SASKATOON – It’s the first number they call as a last resort for family, friends even the person having the mental health crisis. If they have the courage to pick up the phone they call 911.
On Tuesday, Global News took a ride with one of the teams on the other end of those calls to find out why they say criminalizing people who are ill is just wrong.
They are unlike any other team and we meet them at the Saskatoon Crisis Intervention Service where they climb into an unmarked police cruiser. A mental health professional by the name of Keri Heikman and Cst. Sarah Arntsen with the Saskatoon Police Service (SPS), a perfect pairing to respond to calls involving someone having a mental health crisis.
“Sometimes we recognize the individual, sometimes if you read a little bit further into the call it might be something that PACT would be suited to attend,” said Arntsen, as we listen from the backseat of the cruiser.
PACT, otherwise known as the Police and Crisis Team, has two teams in the city using a caring approach in often really complicated and stressful situations.
“We both come with our unique skill sets, they do have safety as their primary focus being police and mine is the mental health assessment part but we do work very closely,” said Heikman, a member of PACT, a crisis worker with a background in social work who will cross reference a name on her laptop as calls come into the cruiser.
When asked if any call hit home for the two of them, Arntsen recalled a crisis that would be a first for her in her 10 years of service with the force.
“We talked a woman off the bridge one day.”
The team through the use of time is able to build a key connection with those in crisis.
“I remember sitting in the car with her and instead of taking her directly back to the hospital we sat with her and we talked about things and shared stories and what was going on and what brought her to being on the bridge,” added Arntsen.
The initiative was introduced in June 2014 as the police force increasingly encountered calls involving mental health concerns.
“They simply have a better understanding of the various mental concerns that are out there,” said SPS central division Staff Sgt. AJ Chevli.

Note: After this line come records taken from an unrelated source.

`src/rtl/qefs_pkg.sv`:
```
// Shared types and constants for the quoted/escaped field scanner.
// No dependencies; used by every module under rtl/ except qefs_fifo.
package qefs_pkg;

   localparam int LINE_BITS_DEFAULT   = 32;
   localparam int COLUMN_BITS_DEFAULT = 16;
   localparam int QUEUE_DEPTH_DEFAULT = 2;

   localparam int CSR_INDEX_BITS = 3;
   localparam int CSR_DATA_BITS  = 64;
   localparam int LINE_OUT_BITS  = 32;
   localparam int COL_OUT_BITS   = 16;

   // Configuration register indexes
   typedef enum logic [CSR_INDEX_BITS-1:0] {
      CSR_DELIM_0 = 3'd0,
      CSR_DELIM_1 = 3'd1,
      CSR_DELIM_2 = 3'd2,
      CSR_DELIM_3 = 3'd3,
      CSR_ESCAPE  = 3'd4
   } csr_index_type;

   localparam logic [CSR_DATA_BITS-1:0] DELIM_0_RESET = 64'h0000_1000_0000_0000; // comma
   localparam logic [7:0] ESCAPE_RESET = 8'h5C;

   localparam logic [7:0] CHAR_DQUOTE  = 8'h22;
   localparam logic [7:0] CHAR_SQUOTE  = 8'h27;
   localparam logic [7:0] CHAR_NEWLINE = 8'h0A;

   localparam logic [1:0] ACT_DROP   = 2'd0;
   localparam logic [1:0] ACT_APPEND = 2'd1;
   localparam logic [1:0] ACT_TERM   = 2'd2;
   localparam logic [1:0] ACT_EOI    = 2'd3;

   localparam logic [1:0] ERR_NONE   = 2'd0;
   localparam logic [1:0] ERR_QUOTE  = 2'd1;
   localparam logic [1:0] ERR_ESC_NL = 2'd2;

   // Classified input byte, front to back
   typedef struct packed {
      logic       eoi;
      logic [7:0] data;
      logic       is_delim;
      logic       is_newline;
      logic       is_dquote;
      logic       is_squote;
      logic       is_escape;
   } scan_item_type;

   // One result transaction
   typedef struct packed {
      logic [7:0]               out_byte;
      logic [1:0]               action;
      logic [1:0]               error_code;
      logic [LINE_OUT_BITS-1:0] line_number;
      logic [COL_OUT_BITS-1:0]  column_number;
   } scan_result_type;

endpackage

```
`src/rtl/qefs_fifo.sv`:
```
// Small register-based queue used between front and back and on the result side.
// Depends on nothing but its parameters.
module qefs_fifo #(
   parameter int WIDTH = 8,
   parameter int DEPTH = 2
) (
   input  logic             clock,
   input  logic             reset,
   input  logic             push,
   input  logic [WIDTH-1:0] push_data,
   output logic             full,
   input  logic             pop,
   output logic [WIDTH-1:0] pop_data,
   output logic             empty
);

   localparam int PW = (DEPTH > 1) ? $clog2(DEPTH) : 1;
   localparam int CW = $clog2(DEPTH + 1);

   logic [WIDTH-1:0] mem_ff [DEPTH];
   logic [PW-1:0]    wr_ptr_ff, wr_ptr_in;
   logic [PW-1:0]    rd_ptr_ff, rd_ptr_in;
   logic [CW-1:0]    count_ff, count_in;
   logic             do_push, do_pop;

   assign full     = (count_ff == CW'(DEPTH));
   assign empty    = (count_ff == '0);
   assign do_push  = push && !full;
   assign do_pop   = pop && !empty;
   assign pop_data = mem_ff[rd_ptr_ff];

   always_comb begin
      wr_ptr_in = wr_ptr_ff;
      rd_ptr_in = rd_ptr_ff;
      count_in  = count_ff;
      if (do_push) begin
         wr_ptr_in = (wr_ptr_ff == PW'(DEPTH - 1)) ? '0 : wr_ptr_ff + 1'b1;
      end
      if (do_pop) begin
         rd_ptr_in = (rd_ptr_ff == PW'(DEPTH - 1)) ? '0 : rd_ptr_ff + 1'b1;
      end
      if (do_push && !do_pop) begin
         count_in = count_ff + 1'b1;
      end else if (do_pop && !do_push) begin
         count_in = count_ff - 1'b1;
      end
   end

   always_ff @(posedge clock) begin
      if (reset) begin
         wr_ptr_ff <= '0;
         rd_ptr_ff <= '0;
         count_ff  <= '0;
      end else begin
         wr_ptr_ff <= wr_ptr_in;
         rd_ptr_ff <= rd_ptr_in;
         count_ff  <= count_in;
      end
   end

   always_ff @(posedge clock) begin
      if (do_push) begin
         mem_ff[wr_ptr_ff] <= push_data;
      end
   end

endmodule

```
`src/rtl/qefs_front.sv`:
```
// Front end: configuration registers and byte classification.
// Depends on qefs_pkg.
module qefs_front (
   input  logic                                 clock,
   input  logic                                 reset,
   input  logic                                 csr_valid,
   output logic                                 csr_ready,
   input  logic [qefs_pkg::CSR_INDEX_BITS-1:0]  csr_index,
   input  logic [qefs_pkg::CSR_DATA_BITS-1:0]   csr_data,
   input  logic                                 cmd,
   input  logic [7:0]                           in_byte,
   output qefs_pkg::scan_item_type              item
);

   logic [qefs_pkg::CSR_DATA_BITS-1:0] delim_ff [4];
   logic [7:0]                         escape_ff;
   logic                               csr_write;

   assign csr_ready = 1'b1;
   assign csr_write = csr_valid && csr_ready;

   always_ff @(posedge clock) begin
      if (reset) begin
         delim_ff[0] <= qefs_pkg::DELIM_0_RESET;
         delim_ff[1] <= '0;
         delim_ff[2] <= '0;
         delim_ff[3] <= '0;
         escape_ff   <= qefs_pkg::ESCAPE_RESET;
      end else if (csr_write) begin
         unique case (csr_index)
            qefs_pkg::CSR_DELIM_0: delim_ff[0] <= csr_data;
            qefs_pkg::CSR_DELIM_1: delim_ff[1] <= csr_data;
            qefs_pkg::CSR_DELIM_2: delim_ff[2] <= csr_data;
            qefs_pkg::CSR_DELIM_3: delim_ff[3] <= csr_data;
            qefs_pkg::CSR_ESCAPE:  escape_ff   <= csr_data[7:0];
            default: ;
         endcase
      end
   end

   always_comb begin
      item.eoi        = cmd;
      item.data       = in_byte;
      item.is_delim   = delim_ff[in_byte[7:6]][in_byte[5:0]];
      item.is_newline = (in_byte == qefs_pkg::CHAR_NEWLINE);
      item.is_dquote  = (in_byte == qefs_pkg::CHAR_DQUOTE);
      item.is_squote  = (in_byte == qefs_pkg::CHAR_SQUOTE);
      item.is_escape  = (in_byte == escape_ff);
   end

endmodule

```
`src/rtl/qefs_back.sv`:
```
// Back end: token state machine and line/column counters.
// Depends on qefs_pkg.
module qefs_back #(
   parameter int LINE_BITS   = qefs_pkg::LINE_BITS_DEFAULT,
   parameter int COLUMN_BITS = qefs_pkg::COLUMN_BITS_DEFAULT
) (
   input  logic                      clock,
   input  logic                      reset,
   input  logic                      in_valid,
   input  qefs_pkg::scan_item_type   item,
   output logic                      in_take,
   input  logic                      out_ready,
   output logic                      out_push,
   output qefs_pkg::scan_result_type result
);

   localparam int LW = (LINE_BITS > qefs_pkg::LINE_OUT_BITS) ?
                       LINE_BITS : qefs_pkg::LINE_OUT_BITS;
   localparam int CW = (COLUMN_BITS > qefs_pkg::COL_OUT_BITS) ?
                       COLUMN_BITS : qefs_pkg::COL_OUT_BITS;
   localparam logic [LW-1:0] LINE_OUT_MAX = LW'({qefs_pkg::LINE_OUT_BITS{1'b1}});
   localparam logic [CW-1:0] COL_OUT_MAX  = CW'({qefs_pkg::COL_OUT_BITS{1'b1}});

   typedef enum logic [2:0] {
      MODE_START,
      MODE_DQ,
      MODE_SQ,
      MODE_SKIP,
      MODE_PLAIN,
      MODE_ESC
   } mode_type;

   mode_type               mode_ff, mode_in;
   logic [LINE_BITS-1:0]   line_ff, line_in;
   logic [COLUMN_BITS-1:0] col_ff, col_in;
   logic [1:0]             action;
   logic [1:0]             err;
   logic [1:0]             plain_act;
   mode_type               plain_mode;
   logic                   fire;
   logic [LW-1:0]          line_ext;
   logic [CW-1:0]          col_ext;

   assign fire     = in_valid && out_ready;
   assign in_take  = fire;
   assign out_push = fire;

   // unquoted, non-escaped byte
   always_comb begin
      if (item.is_newline || item.is_delim) begin
         plain_act  = qefs_pkg::ACT_TERM;
         plain_mode = MODE_START;
      end else if (item.is_escape) begin
         plain_act  = qefs_pkg::ACT_DROP;
         plain_mode = MODE_ESC;
      end else begin
         plain_act  = qefs_pkg::ACT_APPEND;
         plain_mode = MODE_PLAIN;
      end
   end

   always_comb begin
      mode_in = mode_ff;
      action  = qefs_pkg::ACT_DROP;
      err     = qefs_pkg::ERR_NONE;
      line_in = line_ff;
      col_in  = col_ff;
      if (item.eoi) begin
         if (mode_ff == MODE_DQ || mode_ff == MODE_SQ) begin
            err = qefs_pkg::ERR_QUOTE;
         end
         action  = qefs_pkg::ACT_EOI;
         mode_in = MODE_START;
      end else begin
         unique case (mode_ff)
            MODE_START: begin
               if (item.is_dquote) begin
                  action  = qefs_pkg::ACT_APPEND;
                  mode_in = MODE_DQ;
               end else if (item.is_squote) begin
                  action  = qefs_pkg::ACT_APPEND;
                  mode_in = MODE_SQ;
               end else begin
                  action  = plain_act;
                  mode_in = plain_mode;
               end
            end
            MODE_DQ, MODE_SQ: begin
               if ((mode_ff == MODE_DQ && item.is_dquote) ||
                   (mode_ff == MODE_SQ && item.is_squote)) begin
                  action  = qefs_pkg::ACT_APPEND;
                  mode_in = MODE_SKIP;
               end else if (item.is_newline) begin
                  action  = qefs_pkg::ACT_TERM;
                  err     = qefs_pkg::ERR_QUOTE;
                  mode_in = MODE_START;
               end else begin
                  action  = qefs_pkg::ACT_APPEND;
               end
            end
            MODE_SKIP: begin
               if (item.is_delim) begin
                  action  = qefs_pkg::ACT_TERM;
                  mode_in = MODE_START;
               end
            end
            MODE_ESC: begin
               if (item.is_newline) begin
                  action  = qefs_pkg::ACT_TERM;
                  err     = qefs_pkg::ERR_ESC_NL;
                  mode_in = MODE_START;
               end else begin
                  action  = qefs_pkg::ACT_APPEND;
                  mode_in = MODE_PLAIN;
               end
            end
            default: begin
               action  = plain_act;
               mode_in = plain_mode;
            end
         endcase
         if (item.is_newline) begin
            if (!(&line_ff)) begin
               line_in = line_ff + 1'b1;
            end
            col_in = '0;
         end else if (!(&col_ff)) begin
            col_in = col_ff + 1'b1;
         end
      end
   end

   always_ff @(posedge clock) begin
      if (reset) begin
         mode_ff <= MODE_START;
         line_ff <= LINE_BITS'(1);
         col_ff  <= '0;
      end else if (fire) begin
         mode_ff <= mode_in;
         line_ff <= line_in;
         col_ff  <= col_in;
      end
   end

   // counts are reported as they stood before this byte, clipped to the port width
   assign line_ext = LW'(line_ff);
   assign col_ext  = CW'(col_ff);

   always_comb begin
      result.out_byte      = item.eoi ? 8'h00 : item.data;
      result.action        = action;
      result.error_code    = err;
      result.line_number   = (line_ext > LINE_OUT_MAX) ? LINE_OUT_MAX[qefs_pkg::LINE_OUT_BITS-1:0]
                                                       : line_ext[qefs_pkg::LINE_OUT_BITS-1:0];
      result.column_number = (col_ext > COL_OUT_MAX) ? COL_OUT_MAX[qefs_pkg::COL_OUT_BITS-1:0]
                                                     : col_ext[qefs_pkg::COL_OUT_BITS-1:0];
   end

endmodule

```
`src/rtl/quoted_escaped_field_scanner.sv`:
```
// Quoted/escaped field scanner, top level. A transaction accepted by push is
// classified into the item queue, then scanned by the back end and written into
// the result queue once that queue has room; results are read from that queue.
// Throughput: one byte per cycle while the result queue has room.
// Reset (synchronous, active high) empties both queues, restores the delimiter
// set to comma and the escape byte to backslash, and sets line 1, column 0.
module quoted_escaped_field_scanner #(
   parameter int LINE_BITS   = qefs_pkg::LINE_BITS_DEFAULT,
   parameter int COLUMN_BITS = qefs_pkg::COLUMN_BITS_DEFAULT,
   parameter int QUEUE_DEPTH = qefs_pkg::QUEUE_DEPTH_DEFAULT
) (
   input  logic                                clock,
   input  logic                                reset,
   input  logic                                csr_valid,
   output logic                                csr_ready,
   input  logic [qefs_pkg::CSR_INDEX_BITS-1:0] csr_index,
   input  logic [qefs_pkg::CSR_DATA_BITS-1:0]  csr_data,
   input  logic                                push,
   output logic                                full,
   input  logic                                req_cmd,
   input  logic [7:0]                          req_in_byte,
   output logic                                empty,
   input  logic                                pop,
   output logic [7:0]                          rsp_out_byte,
   output logic [1:0]                          rsp_action,
   output logic [1:0]                          rsp_error_code,
   output logic [qefs_pkg::LINE_OUT_BITS-1:0]  rsp_line_number,
   output logic [qefs_pkg::COL_OUT_BITS-1:0]   rsp_column_number
);

   qefs_pkg::scan_item_type   front_item;
   qefs_pkg::scan_item_type   back_item;
   qefs_pkg::scan_result_type back_result;
   qefs_pkg::scan_result_type rsp_result;
   logic                      item_empty;
   logic                      item_take;
   logic                      rsp_full;
   logic                      rsp_push;

   qefs_front u_front (
      .clock     (clock),
      .reset     (reset),
      .csr_valid (csr_valid),
      .csr_ready (csr_ready),
      .csr_index (csr_index),
      .csr_data  (csr_data),
      .cmd       (req_cmd),
      .in_byte   (req_in_byte),
      .item      (front_item)
   );

   qefs_fifo #(
      .WIDTH ($bits(qefs_pkg::scan_item_type)),
      .DEPTH (QUEUE_DEPTH)
   ) u_item_queue (
      .clock     (clock),
      .reset     (reset),
      .push      (push),
      .push_data (front_item),
      .full      (full),
      .pop       (item_take),
      .pop_data  (back_item),
      .empty     (item_empty)
   );

   qefs_back #(
      .LINE_BITS   (LINE_BITS),
      .COLUMN_BITS (COLUMN_BITS)
   ) u_back (
      .clock     (clock),
      .reset     (reset),
      .in_valid  (!item_empty),
      .item      (back_item),
      .in_take   (item_take),
      .out_ready (!rsp_full),
      .out_push  (rsp_push),
      .result    (back_result)
   );

   qefs_fifo #(
      .WIDTH ($bits(qefs_pkg::scan_result_type)),
      .DEPTH (QUEUE_DEPTH)
   ) u_rsp_queue (
      .clock     (clock),
      .reset     (reset),
      .push      (rsp_push),
      .push_data (back_result),
      .full      (rsp_full),
      .pop       (pop),
      .pop_data  (rsp_result),
      .empty     (empty)
   );

   assign rsp_out_byte      = rsp_result.out_byte;
   assign rsp_action        = rsp_result.action;
   assign rsp_error_code    = rsp_result.error_code;
   assign rsp_line_number   = rsp_result.line_number;
   assign rsp_column_number = rsp_result.column_number;

`ifndef SYNTHESIS
   // an error always closes the token
   a_err_ends_token: assert property (@(posedge clock) disable iff (reset)
      (!empty && rsp_error_code != qefs_pkg::ERR_NONE) |->
      (rsp_action == qefs_pkg::ACT_TERM || rsp_action == qefs_pkg::ACT_EOI))
      else $error("error reported on a transaction that does not end a token");

   a_eoi_byte_zero: assert property (@(posedge clock) disable iff (reset)
      (!empty && rsp_action == qefs_pkg::ACT_EOI) |-> (rsp_out_byte == 8'h00))
      else $error("end of input result carries a non-zero byte");

   a_line_nonzero: assert property (@(posedge clock) disable iff (reset)
      !empty |-> (rsp_line_number != '0))
      else $error("line number zero on result");

   // back end only moves an item when the result queue has room
   a_no_rsp_overflow: assert property (@(posedge clock) disable iff (reset)
      rsp_push |-> (!rsp_full && !item_empty))
      else $error("back end pushed into a full result queue");
`endif

endmodule
```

Every year, 5,000 calls are made to Saskatoon police involving someone in mental distress. The goal is to divert them from ending up behind bars into the care of the right resources.
“If we’re dealing with an illness, we want to treat it as an illness,” said Heikman.
Arntsen agreed. “We truly do care about these individuals that we dealing with and we’re invested in making sure that they get not only the help in the immediate moment but in the long-term.”
Since the program’s launch, approximately five arrests a month have been avoided and 40 per cent of clients in crisis have been referred to primary care or community supports.
Not only are the teams saving the overall system money, some six figures, they’re helping people through their darkest hours.
“Early intervention and the right intervention and a holistic response all do save lives,” said Rita Field, executive director at Saskatoon Crisis Intervention Service.
According to Heikman, when a client is in a crisis every step can feel insurmountable but she’s more than happy to help them climb that mountain to recovery.
“You see some really amazing resilience in the individuals that we get to come across in the work so it’s a pretty special position.”